The church must be in a place of seeing what is happening around us – and Becket did – and it must be in a place of standing for what is right. Thomas did, and sometime his motives will be misjudged, sometimes the church’s motives will be misjudged, sometimes it will not even know its own motives. That complexity of political judgement becomes worse when a country or a continent is uncertain and feels threatened, as is true today.

In the late 12th century, shortly before the Third Crusade, there was a sense, justifiably, of threat. The result of being threatened is always a greater call by a state or states to be on side for the church; you must be with us, you must be on message. The state seeks control of all agencies, especially when it feels threatened, and it especially wants control of those who may have a different view, and whose view, which is always true of the church, may be seen as overriding the state itself. Becket may have acted wrongly or rightly, but he acted to keep the church, as he understood it, faithful to its call. That faithfulness is our challenge today. Threat cannot be answered in our society with violence, nor fear with aggression.
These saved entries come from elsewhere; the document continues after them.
## src/rtl/spi_sd_responder_pkg.sv

```systemverilog
// Shared constants for the SPI-mode SD card model: R1 bit positions,
// command indices, frame length and FSM state encoding.
package spi_sd_responder_pkg;

  localparam int unsigned R1_IDLE    = 0;
  localparam int unsigned R1_ILLEGAL = 2;
  localparam int unsigned R1_CRC_ERR = 3;

  localparam logic [5:0] CMD0  = 6'd0;
  localparam logic [5:0] CMD1  = 6'd1;
  localparam logic [5:0] CMD8  = 6'd8;
  localparam logic [5:0] CMD41 = 6'd41;
  localparam logic [5:0] CMD55 = 6'd55;

  localparam logic [6:0] FRAME_LEN = 7'd48;

  typedef enum logic [1:0] {
    S_IDLE,
    S_RECV,
    S_DELAY,
    S_RESP
  } state_t;

endpackage

```

## src/rtl/spi_sd_responder_crc7_serial.sv

```systemverilog
// Bit-serial CRC7 (x^7 + x^3 + 1). clear_i together with en_i restarts the
// sum and folds in the first bit in the same cycle.
module crc7_serial (
  input  logic       clk,
  input  logic       rst_n,
  input  logic       clear_i,
  input  logic       en_i,
  input  logic       din_i,
  output logic [6:0] crc_o
);

  logic [6:0] crc_q;
  logic [6:0] base;
  logic [6:0] crc_d;
  logic       fb;

  always_comb begin
    base  = clear_i ? '0 : crc_q;
    fb    = din_i ^ base[6];
    crc_d = {base[5:0], 1'b0} ^ (fb ? 7'h09 : 7'h00);
  end

  always_ff @(posedge clk or negedge rst_n) begin
    if (!rst_n) begin
      crc_q <= '0;
    end else if (en_i) begin
      crc_q <= crc_d;
    end else if (clear_i) begin
      crc_q <= '0;
    end
  end

  assign crc_o = crc_q;

endmodule

```

## src/rtl/spi_sd_responder.sv

```systemverilog
// SD card emulator in SPI mode 0: oversamples the SPI pins on clk, decodes
// 48-bit command frames and answers with R1 after RESP_DELAY filler bytes.
module spi_sd_responder
  import spi_sd_responder_pkg::*;
#(
  parameter int unsigned RESP_DELAY = 1,
  parameter bit          CHECK_CRC  = 1'b1
) (
  input  logic        clk,
  input  logic        reset_n,
  input  logic        SD_CLK,
  input  logic        SD_MOSI,
  input  logic        SD_CS,
  output logic        SD_MISO,
  output logic        cmd_valid,
  output logic [5:0]  cmd_index,
  output logic [31:0] cmd_arg,
  output logic        card_idle,
  output logic        frame_err
);

  localparam logic [6:0] DELAY_FALLS = 7'(RESP_DELAY * 8);

  logic [2:0]  sclk_s_q;
  logic [1:0]  mosi_s_q, cs_s_q;
  logic        rise, fall, mosi, cs;

  state_t      state_q, state_d;
  logic [6:0]  cnt_q, cnt_d;
  logic [46:0] shift_q, shift_d;
  logic [7:0]  r1_q, r1_d;
  logic        miso_q, miso_d;
  logic        idle_q, idle_d;
  logic        app_q, app_d;
  logic [5:0]  idx_q, idx_d;
  logic [31:0] arg_q, arg_d;
  logic        valid_q, valid_d;
  logic        ferr_q, ferr_d;

  logic        crc_clr, crc_en;
  logic [6:0]  crc;
  logic [47:0] frame;
  logic        crc_bad;

  crc7_serial u_crc (
    .clk    (clk),
    .rst_n  (reset_n),
    .clear_i(crc_clr),
    .en_i   (crc_en),
    .din_i  (mosi),
    .crc_o  (crc)
  );

  assign mosi    = mosi_s_q[1];
  assign cs      = cs_s_q[1];
  assign rise    = sclk_s_q[1] & ~sclk_s_q[2];
  assign fall    = ~sclk_s_q[1] & sclk_s_q[2];
  assign frame   = {shift_q, mosi};
  assign crc_bad = CHECK_CRC && (frame[7:1] != crc);

  always_ff @(posedge clk or negedge reset_n) begin
    if (!reset_n) begin
      sclk_s_q <= '0;
      mosi_s_q <= '1;
      cs_s_q   <= '1;
      state_q  <= S_IDLE;
      cnt_q    <= '0;
      shift_q  <= '0;
      r1_q     <= '1;
      miso_q   <= 1'b1;
      idle_q   <= 1'b1;
      app_q    <= 1'b0;
      idx_q    <= '0;
      arg_q    <= '0;
      valid_q  <= 1'b0;
      ferr_q   <= 1'b0;
    end else begin
      sclk_s_q <= {sclk_s_q[1:0], SD_CLK};
      mosi_s_q <= {mosi_s_q[0], SD_MOSI};
      cs_s_q   <= {cs_s_q[0], SD_CS};
      state_q  <= state_d;
      cnt_q    <= cnt_d;
      shift_q  <= shift_d;
      r1_q     <= r1_d;
      miso_q   <= miso_d;
      idle_q   <= idle_d;
      app_q    <= app_d;
      idx_q    <= idx_d;
      arg_q    <= arg_d;
      valid_q  <= valid_d;
      ferr_q   <= ferr_d;
    end
  end

  always_comb begin
    state_d = state_q;
    cnt_d   = cnt_q;
    shift_d = shift_q;
    r1_d    = r1_q;
    miso_d  = miso_q;
    idle_d  = idle_q;
    app_d   = app_q;
    idx_d   = idx_q;
    arg_d   = arg_q;
    valid_d = 1'b0;
    ferr_d  = 1'b0;
    crc_clr = 1'b0;
    crc_en  = 1'b0;

    if (cs) begin
      state_d = S_IDLE;
      miso_d  = 1'b1;
      cnt_d   = '0;
      if (state_q == S_RECV) ferr_d = 1'b1;
    end else begin
      case (state_q)
        S_IDLE: begin
          if (rise && !mosi) begin
            shift_d = '0;
            cnt_d   = 7'd1;
            crc_clr = 1'b1;
            crc_en  = 1'b1;
            state_d = S_RECV;
          end
        end
        S_RECV: begin
          if (rise) begin
            shift_d = frame[46:0];
            cnt_d   = cnt_q + 7'd1;
            crc_en  = (cnt_q < 7'd40);
            if (cnt_q == FRAME_LEN - 7'd1) begin
              cnt_d = '0;
              if (!frame[46] || !frame[0]) begin
                ferr_d  = 1'b1;
                state_d = S_IDLE;
              end else begin
                idx_d   = frame[45:40];
                arg_d   = frame[39:8];
                valid_d = 1'b1;
                state_d = S_DELAY;
                r1_d    = '0;
                if (crc_bad) begin
                  // Bad CRC reports the error but leaves idle/app state untouched.
                  r1_d[R1_CRC_ERR] = 1'b1;
                  r1_d[R1_IDLE]    = idle_q;
                end else begin
                  app_d = 1'b0;
                  case (frame[45:40])
                    CMD0:  idle_d = 1'b1;
                    CMD1:  idle_d = 1'b0;
                    CMD41: begin
                      if (app_q) idle_d = 1'b0;
                      else begin
                        r1_d[R1_ILLEGAL] = 1'b1;
                        r1_d[R1_IDLE]    = idle_q;
                      end
                    end
                    CMD55: begin
                      app_d         = 1'b1;
                      r1_d[R1_IDLE] = idle_q;
                    end
                    CMD8:  r1_d[R1_IDLE] = idle_q;
                    default: begin
                      r1_d[R1_ILLEGAL] = 1'b1;
                      r1_d[R1_IDLE]    = idle_q;
                    end
                  endcase
                  if (frame[45:40] == CMD0) r1_d[R1_IDLE] = 1'b1;
                end
              end
            end
          end
        end
        S_DELAY: begin
          if (fall) begin
            miso_d = 1'b1;
            if (cnt_q == DELAY_FALLS - 7'd1) begin
              cnt_d   = '0;
              state_d = S_RESP;
            end else begin
              cnt_d = cnt_q + 7'd1;
            end
          end
        end
        S_RESP: begin
          if (fall) begin
            if (cnt_q[3]) begin
              miso_d  = 1'b1;
              cnt_d   = '0;
              state_d = S_IDLE;
            end else begin
              miso_d = r1_q[3'd7 - cnt_q[2:0]];
              cnt_d  = cnt_q + 7'd1;
            end
          end
        end
        default: state_d = S_IDLE;
      endcase
    end
  end

  assign SD_MISO   = miso_q;
  assign cmd_valid = valid_q;
  assign cmd_index = idx_q;
  assign cmd_arg   = arg_q;
  assign card_idle = idle_q;
  assign frame_err = ferr_q;

endmodule

```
TS Eliot’s ‘Murder in the Cathedral’ is a profound meditation on weakness and strength, not only with the famous words, which we would all know – “The last temptation is the greatest treason/ To do the right thing for the wrong reason” – but more for the dialogue as the knights seek to break in, the words read every year, taken and adjusted by Eliot from contemporary accounts. As the knights seek to break in, Becket calls out: “Unbar the doors! Throw open the doors! I will not have the house of prayer, the church of Christ, the sanctuary, turned into a fortress. The Church shall protect her own, in her own way, not as oak and stone; stone and oak decay, give no stay, but the Church shall endure. The church shall be open, even to our enemies. Open the door!”
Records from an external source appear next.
### config.mk
export PLATFORM = sky130hd
export DESIGN_NAME = alu_execute_stage
export DESIGN_NICKNAME = d
export VERILOG_FILES = /design/src/rtl/alu_execute_stage.sv
export SDC_FILE = /design/constraint.sdc
export NUM_CORES = 1
export LEC_CHECK = 0
export ABC_AREA = 1
export BUFFER_PORTS_ARGS = -buffer_cell sky130_fd_sc_hd__buf_2
export CORE_MARGIN = 4
export CORE_UTILIZATION = 48
export DETAILED_ROUTE_END_ITERATION = 6
export PLACE_DENSITY = 0.79
export SYNTH_ARGS = -nofsm -noshare
export SYNTH_HDL_FRONTEND = slang
export SYNTH_SLANG_ARGS = --single-unit
export TNS_END_PERCENT = 10
### constraint.sdc
create_clock -name clk_i -period 1.7 [get_ports clk_i]
set_clock_uncertainty 0.15 [all_clocks]
set_input_delay 0.17 -clock clk_i [delete_from_list [all_inputs] [get_ports clk_i]]
set_output_delay 0.17 -clock clk_i [all_outputs]
set_load 0.05 [all_outputs]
And in Canterbury each year, on December 29th, the door behind the Archbishop crashes open, the cold air sweeps in.

Today the church must also be faithful in its own way. Minister [of State for Foreign Affairs and Trade of Hungary, István Mikola], you spoke eloquently of the pillars of Europe, you reminded us perfectly of them. Hungary has known so much suffering over the centuries, through till 1989. And Hungary knows why Europe matters, Hungary knows why those pillars matter. And Thomas’, as I understand it, has been essential as part of that witness to what it is to be free. May his inspiration continue, may his example be translated into right action in our time, amidst much threat, amidst much fear, but with the same God and Saviour, our Lord Jesus Christ, raised from the dead.

For me Becket is challenge and reassurance, inspiration, but ultimately a fellow receiver of the grace of God.